Exercise objective: Output only the lines of the entries that follow, starting at the one with "[run 8: power by group through the flow]" and running down to the one with "after detailed placement: regs[11][5]$_DFF_P_", both included and unchanged.

Input data:

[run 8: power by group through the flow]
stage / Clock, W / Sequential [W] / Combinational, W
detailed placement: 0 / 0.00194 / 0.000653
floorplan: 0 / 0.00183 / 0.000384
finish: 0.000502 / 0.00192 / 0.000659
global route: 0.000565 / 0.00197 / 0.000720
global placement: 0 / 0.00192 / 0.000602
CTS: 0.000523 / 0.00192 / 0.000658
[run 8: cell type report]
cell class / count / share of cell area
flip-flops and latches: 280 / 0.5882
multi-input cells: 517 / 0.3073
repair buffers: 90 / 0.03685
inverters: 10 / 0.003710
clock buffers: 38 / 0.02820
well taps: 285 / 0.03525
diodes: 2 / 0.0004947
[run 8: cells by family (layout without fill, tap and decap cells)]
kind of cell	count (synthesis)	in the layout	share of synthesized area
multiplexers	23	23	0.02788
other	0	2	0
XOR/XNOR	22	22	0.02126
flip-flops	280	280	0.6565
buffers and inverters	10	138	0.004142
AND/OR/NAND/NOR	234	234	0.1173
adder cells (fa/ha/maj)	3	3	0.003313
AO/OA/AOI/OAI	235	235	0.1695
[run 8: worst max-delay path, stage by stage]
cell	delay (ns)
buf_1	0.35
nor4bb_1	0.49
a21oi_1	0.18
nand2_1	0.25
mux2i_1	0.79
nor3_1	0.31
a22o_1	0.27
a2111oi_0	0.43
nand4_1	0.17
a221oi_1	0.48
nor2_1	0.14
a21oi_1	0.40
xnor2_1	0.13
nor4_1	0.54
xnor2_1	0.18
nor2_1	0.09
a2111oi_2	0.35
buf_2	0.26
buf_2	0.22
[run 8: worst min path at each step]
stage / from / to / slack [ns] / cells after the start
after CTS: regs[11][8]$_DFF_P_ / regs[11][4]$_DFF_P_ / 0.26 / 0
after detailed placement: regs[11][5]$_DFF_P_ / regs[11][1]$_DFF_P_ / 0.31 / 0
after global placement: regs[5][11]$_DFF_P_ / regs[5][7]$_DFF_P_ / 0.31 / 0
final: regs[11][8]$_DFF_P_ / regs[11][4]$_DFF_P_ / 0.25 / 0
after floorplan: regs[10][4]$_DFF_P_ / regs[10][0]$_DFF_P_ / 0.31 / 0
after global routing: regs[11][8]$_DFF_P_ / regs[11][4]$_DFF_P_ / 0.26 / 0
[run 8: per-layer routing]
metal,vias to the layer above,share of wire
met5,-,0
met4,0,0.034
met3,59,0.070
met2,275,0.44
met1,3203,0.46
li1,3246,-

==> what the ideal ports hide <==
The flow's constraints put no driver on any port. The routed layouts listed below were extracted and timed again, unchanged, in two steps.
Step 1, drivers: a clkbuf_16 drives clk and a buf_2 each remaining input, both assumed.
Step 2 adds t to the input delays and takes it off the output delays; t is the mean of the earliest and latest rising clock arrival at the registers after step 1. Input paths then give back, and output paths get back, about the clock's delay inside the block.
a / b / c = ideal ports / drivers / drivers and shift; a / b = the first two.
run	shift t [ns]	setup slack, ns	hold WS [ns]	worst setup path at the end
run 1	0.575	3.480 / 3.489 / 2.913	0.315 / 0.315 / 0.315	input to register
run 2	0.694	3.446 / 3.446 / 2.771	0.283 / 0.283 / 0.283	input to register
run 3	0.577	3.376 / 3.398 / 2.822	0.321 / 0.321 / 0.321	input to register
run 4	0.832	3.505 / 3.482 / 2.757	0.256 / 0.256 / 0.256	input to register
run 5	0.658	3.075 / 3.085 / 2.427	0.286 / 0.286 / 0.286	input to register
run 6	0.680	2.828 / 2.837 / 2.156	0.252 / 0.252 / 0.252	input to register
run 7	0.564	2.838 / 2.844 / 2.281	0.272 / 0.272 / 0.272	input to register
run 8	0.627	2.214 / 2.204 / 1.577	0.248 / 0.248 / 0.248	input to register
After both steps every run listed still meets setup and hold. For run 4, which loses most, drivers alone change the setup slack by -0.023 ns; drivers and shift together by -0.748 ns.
* * *
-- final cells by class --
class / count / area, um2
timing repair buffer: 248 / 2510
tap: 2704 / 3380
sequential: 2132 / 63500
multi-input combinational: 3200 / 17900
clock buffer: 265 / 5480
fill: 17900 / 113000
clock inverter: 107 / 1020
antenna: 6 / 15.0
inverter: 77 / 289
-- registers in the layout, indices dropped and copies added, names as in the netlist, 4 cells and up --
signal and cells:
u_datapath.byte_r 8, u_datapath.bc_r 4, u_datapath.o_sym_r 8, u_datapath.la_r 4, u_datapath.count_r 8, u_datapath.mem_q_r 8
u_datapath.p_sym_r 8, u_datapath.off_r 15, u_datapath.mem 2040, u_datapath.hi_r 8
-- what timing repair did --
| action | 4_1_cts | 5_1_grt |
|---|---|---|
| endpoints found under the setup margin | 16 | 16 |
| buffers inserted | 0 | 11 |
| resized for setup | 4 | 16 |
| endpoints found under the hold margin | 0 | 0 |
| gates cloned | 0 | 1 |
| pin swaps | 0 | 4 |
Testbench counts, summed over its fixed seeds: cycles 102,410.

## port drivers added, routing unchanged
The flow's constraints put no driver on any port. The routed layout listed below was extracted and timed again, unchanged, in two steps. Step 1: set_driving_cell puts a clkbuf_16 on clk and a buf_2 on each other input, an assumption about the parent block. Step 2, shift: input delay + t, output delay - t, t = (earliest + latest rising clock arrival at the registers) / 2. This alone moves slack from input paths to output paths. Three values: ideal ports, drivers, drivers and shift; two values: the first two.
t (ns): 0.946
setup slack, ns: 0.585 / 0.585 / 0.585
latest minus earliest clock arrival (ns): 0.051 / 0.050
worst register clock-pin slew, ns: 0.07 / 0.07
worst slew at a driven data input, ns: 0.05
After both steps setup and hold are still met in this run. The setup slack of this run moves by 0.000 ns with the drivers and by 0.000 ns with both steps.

Reply:
[run 8: power by group through the flow]
stage / Clock, W / Sequential [W] / Combinational, W
detailed placement: 0 / 0.00194 / 0.000653
floorplan: 0 / 0.00183 / 0.000384
finish: 0.000502 / 0.00192 / 0.000659
global route: 0.000565 / 0.00197 / 0.000720
global placement: 0 / 0.00192 / 0.000602
CTS: 0.000523 / 0.00192 / 0.000658
[run 8: cell type report]
cell class / count / share of cell area
flip-flops and latches: 280 / 0.5882
multi-input cells: 517 / 0.3073
repair buffers: 90 / 0.03685
inverters: 10 / 0.003710
clock buffers: 38 / 0.02820
well taps: 285 / 0.03525
diodes: 2 / 0.0004947
[run 8: cells by family (layout without fill, tap and decap cells)]
kind of cell	count (synthesis)	in the layout	share of synthesized area
multiplexers	23	23	0.02788
other	0	2	0
XOR/XNOR	22	22	0.02126
flip-flops	280	280	0.6565
buffers and inverters	10	138	0.004142
AND/OR/NAND/NOR	234	234	0.1173
adder cells (fa/ha/maj)	3	3	0.003313
AO/OA/AOI/OAI	235	235	0.1695
[run 8: worst max-delay path, stage by stage]
cell	delay (ns)
buf_1	0.35
nor4bb_1	0.49
a21oi_1	0.18
nand2_1	0.25
mux2i_1	0.79
nor3_1	0.31
a22o_1	0.27
a2111oi_0	0.43
nand4_1	0.17
a221oi_1	0.48
nor2_1	0.14
a21oi_1	0.40
xnor2_1	0.13
nor4_1	0.54
xnor2_1	0.18
nor2_1	0.09
a2111oi_2	0.35
buf_2	0.26
buf_2	0.22
[run 8: worst min path at each step]
stage / from / to / slack [ns] / cells after the start
after CTS: regs[11][8]$_DFF_P_ / regs[11][4]$_DFF_P_ / 0.26 / 0
after detailed placement: regs[11][5]$_DFF_P_ / regs[11][1]$_DFF_P_ / 0.31 / 0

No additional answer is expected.